Aceitar, filosoficamente, é enxergar com sabedoria, sensibilidade e capacidade de avaliar os fatos; fazendo a pesagem e a medição justa deles, para corretamente interpretá-los e, se necessário, emitir juízo de valor.

Não foi o que aconteceu nesse episódio doloroso, escancarado publicamente da menina de dez anos, que, estuprada por um tio estava grávida.

Criou-se, de imediato, o clima de guerra entre duas facções. Houve protestos enfurecidos na porta do hospital recifense para aonde a criança condenada a dar à luz a uma outra criança, foi levada, em face da negativa dos médicos capixabas em fazer a interrupção da gravidez, já determinada pela Justiça.

Os grupos conflagrados não debateram, não dialogaram, muito menos exibiram argumentos, mas exibiram frases, algumas raivosas, outras invocando a defesa da vida da criança, e satanizando o aborto.

Pouco se tratou da situação da criança engravidada, abusada por um tio canalha. Esse não é todavia um episódio raro, ele se repete todos os dias, na tragédia oculta pela promiscuidade que resulta da miséria, e permanece no anonimato das conveniências sociais, aquelas crostas imperceptíveis da engrenagem hipócrita-oportunista, dita conservadora.

O fato de ser conservador ou progressista não impediria a manutenção necessária de uma mais cuidadosa análise do fato em si, deixando-se para uma outra ocasião a questão central que envolve a proibição mantida, ou a legalização do aborto, que em casos específicos a nossa Constituição já contempla, e parecia até o recente episódio uma questão pacificada.

Não teria parecido suficiente para aquietar os mais extremados, a situação anômala, inusitada, de uma criança gestando um feto em seu útero, não por um ato de amor ou apenas de sexo, inadmissíveis para a idade dela, mas, pior ainda, resultante de uma violência bestial a que foi submetida?

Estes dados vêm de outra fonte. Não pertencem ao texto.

File: config.mk
export PLATFORM = sky130hd
export DESIGN_NAME = alu_exec_unit
export DESIGN_NICKNAME = d
export VERILOG_FILES = /design/src/rtl/alu_exec_unit.sv
export SDC_FILE = /design/constraint.sdc
export NUM_CORES = 1
export LEC_CHECK = 0
export ABC_AREA = 0
export CORE_ASPECT_RATIO = 0.5
export CORE_MARGIN = 5
export CORE_UTILIZATION = 50
export CTS_BUF_LIST = sky130_fd_sc_hd__clkbuf_16
export CTS_CLUSTER_DIAMETER = 30
export DETAILED_ROUTE_END_ITERATION = 12
export GPL_TIMING_DRIVEN = 0
export HOLD_SLACK_MARGIN = 0.02
export PLACE_DENSITY = 0.72
export RECOVER_POWER = 25
export SLEW_MARGIN = 5
export SYNTH_ARGS = -nofsm -noshare
export SYNTH_HDL_FRONTEND = slang
export SYNTH_SLANG_ARGS = --single-unit
File: constraint.sdc
create_clock -name clk -period 6.8 [get_ports clk]
set_input_delay 2.04 -clock clk [delete_from_list [all_inputs] [get_ports clk]]
set_output_delay 2.04 -clock clk [all_outputs]
set_load 0.005 [all_outputs]
File: src/rtl/alu_exec_unit.sv
// alu_exec_unit: execute-stage ALU with valid/ready handshake and an iterative shifter.
// Define ALU_SHIFT_FAST_EN to replace the iterative shifter with a single-cycle barrel shifter.
module alu_exec_unit #(
  parameter int DATA_WIDTH = 32,
  parameter int SHAMT_W = $clog2(DATA_WIDTH)
) (
  input  logic                  clk,
  input  logic                  rst,
  input  logic                  req_valid,
  output logic                  req_ready,
  input  logic [3:0]            Operation,
  input  logic [DATA_WIDTH-1:0] SrcA,
  input  logic [DATA_WIDTH-1:0] SrcB,
  output logic                  resp_valid,
  input  logic                  resp_ready,
  output logic [DATA_WIDTH-1:0] Result,
  output logic                  Zero,
  output logic                  illegal_op,
  output logic                  busy
);
  typedef enum logic [1:0] {IDLE, SHIFT, DONE} state_t;
  state_t state, state_next;
  logic [DATA_WIDTH-1:0] acc, acc_next, res_comb;
  logic [SHAMT_W-1:0] cnt, shamt;
  logic [3:0] shift_op;
  logic zero_comb, ill_comb, is_shift, accept, go_shift;
  assign shamt = SrcB[SHAMT_W-1:0];
  assign is_shift = Operation inside {4'b0101, 4'b0111, 4'b1101};
  assign req_ready = state == IDLE && !rst;
  assign accept = req_valid && req_ready;
  assign resp_valid = state == DONE;
`ifdef ALU_SHIFT_FAST_EN
  assign go_shift = 1'b0;
  assign busy = 1'b0;
`else
  assign go_shift = is_shift && shamt != '0;
  assign busy = state == SHIFT;
`endif
  // SLL shifts left; SRA refills the MSB with the sign, SRL with zero
  assign acc_next = shift_op == 4'b0101 ? acc << 1
                  : {shift_op == 4'b0111 && acc[DATA_WIDTH-1], acc[DATA_WIDTH-1:1]};
  always_comb begin
    res_comb = '0;
    ill_comb = 1'b0;
    case (Operation)
      4'b0000: res_comb = SrcA & SrcB;
      4'b0001: res_comb = SrcA | SrcB;
      4'b0010: res_comb = SrcA + SrcB;
      4'b0011: res_comb = SrcA - SrcB;
      4'b0100: res_comb = SrcA ^ SrcB;
`ifdef ALU_SHIFT_FAST_EN
      4'b0101: res_comb = SrcA << shamt;
      4'b0111: res_comb = $unsigned($signed(SrcA) >>> shamt);
      4'b1101: res_comb = SrcA >> shamt;
`else
      4'b0101, 4'b0111, 4'b1101: res_comb = SrcA;
`endif
      4'b1000: res_comb = SrcA - SrcB;
      4'b1100: res_comb = DATA_WIDTH'($signed(SrcA) < $signed(SrcB));
      default: ill_comb = 1'b1;
    endcase
    zero_comb = Operation == 4'b1000 ? SrcA == SrcB : res_comb == '0;
  end
  always_comb begin
    state_next = state;
    case (state)
      IDLE:    if (accept) state_next = go_shift ? SHIFT : DONE;
      SHIFT:   if (cnt == SHAMT_W'(1)) state_next = DONE;
      DONE:    if (resp_ready) state_next = IDLE;
      default: state_next = IDLE;
    endcase
  end
  always_ff @(posedge clk or posedge rst)
    if (rst) state <= IDLE;
    else state <= state_next;
  always_ff @(posedge clk or posedge rst)
    if (rst) begin
      Result <= '0;
      Zero <= 1'b0;
      illegal_op <= 1'b0;
      acc <= '0;
      cnt <= '0;
      shift_op <= '0;
    end else if (accept && go_shift) begin
      acc <= SrcA;
      cnt <= shamt;
      shift_op <= Operation;
    end else if (accept) begin
      Result <= res_comb;
      Zero <= zero_comb;
      illegal_op <= ill_comb;
    end else if (state == SHIFT) begin
      acc <= acc_next;
      cnt <= cnt - SHAMT_W'(1);
      if (cnt == SHAMT_W'(1)) begin
        Result <= acc_next;
        Zero <= acc_next == '0;
        illegal_op <= 1'b0;
      end
    end
endmodule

A criança grávida, por medo, insegurança e transida pelo abalo psíquico, não queria continuar a gestação, muito menos chegar ao parto. Uma situação repleta de incertezas, sem a mínima segurança, e mais grave do ponto de vista da sanidade física e mental de uma criança provável mãe. Ela é pobre, vive em situação de risco, como dezenas de milhares de crianças faveladas, mas que não chegam a comover, nem muito menos mobilizar, os que se intitulam paladinos em defesa ardorosa da vida humana. Enquanto eles apareciam nas televisões ou erguiam faixas em frente ao hospital recifense, nos tugúrios das nossas insalubres aglomerações humanas vegetavam famílias, milhares, milhões de famílias sofridas, vulneráveis, sem condições de dar aos seus filhos uma vida com um mínimo de dignidade humana.

Este sim, é o quadro hediondo que necessita ser enfrentado, tanto por progressistas, que se enxergam como portadores avant garde das esperanças de justiça social, como pelos conservadores clássicos, apegados a conceitos que valorizam a vida humana, embora não entendam que a dignidade do homem não é somente uma abstração firmada filosófica ou religiosamente, mas, algo que exige uma estrutura econômica e social em bases equidosas. E isso, o renitente conservadorismo não quer.

Faz lembrar de um boçal aristocrático sergipano, descendente de senhores de engenhos escravocratas. Na casa grande, onde ia nos fins de semana, havia uma senzala quase junto, e em ruínas. Quando lhe perguntaram, certa vez, porque não demolia a precária construção, ou a reformava como memória histórica; ele respondeu com um riso sardônico: “Isso aí é só para mostrar o lugar reservado ao negro, para ele não ficar atrevido como é hoje”.

E ele falava com a convicção orgulhosa de definir-se como um autêntico conservador.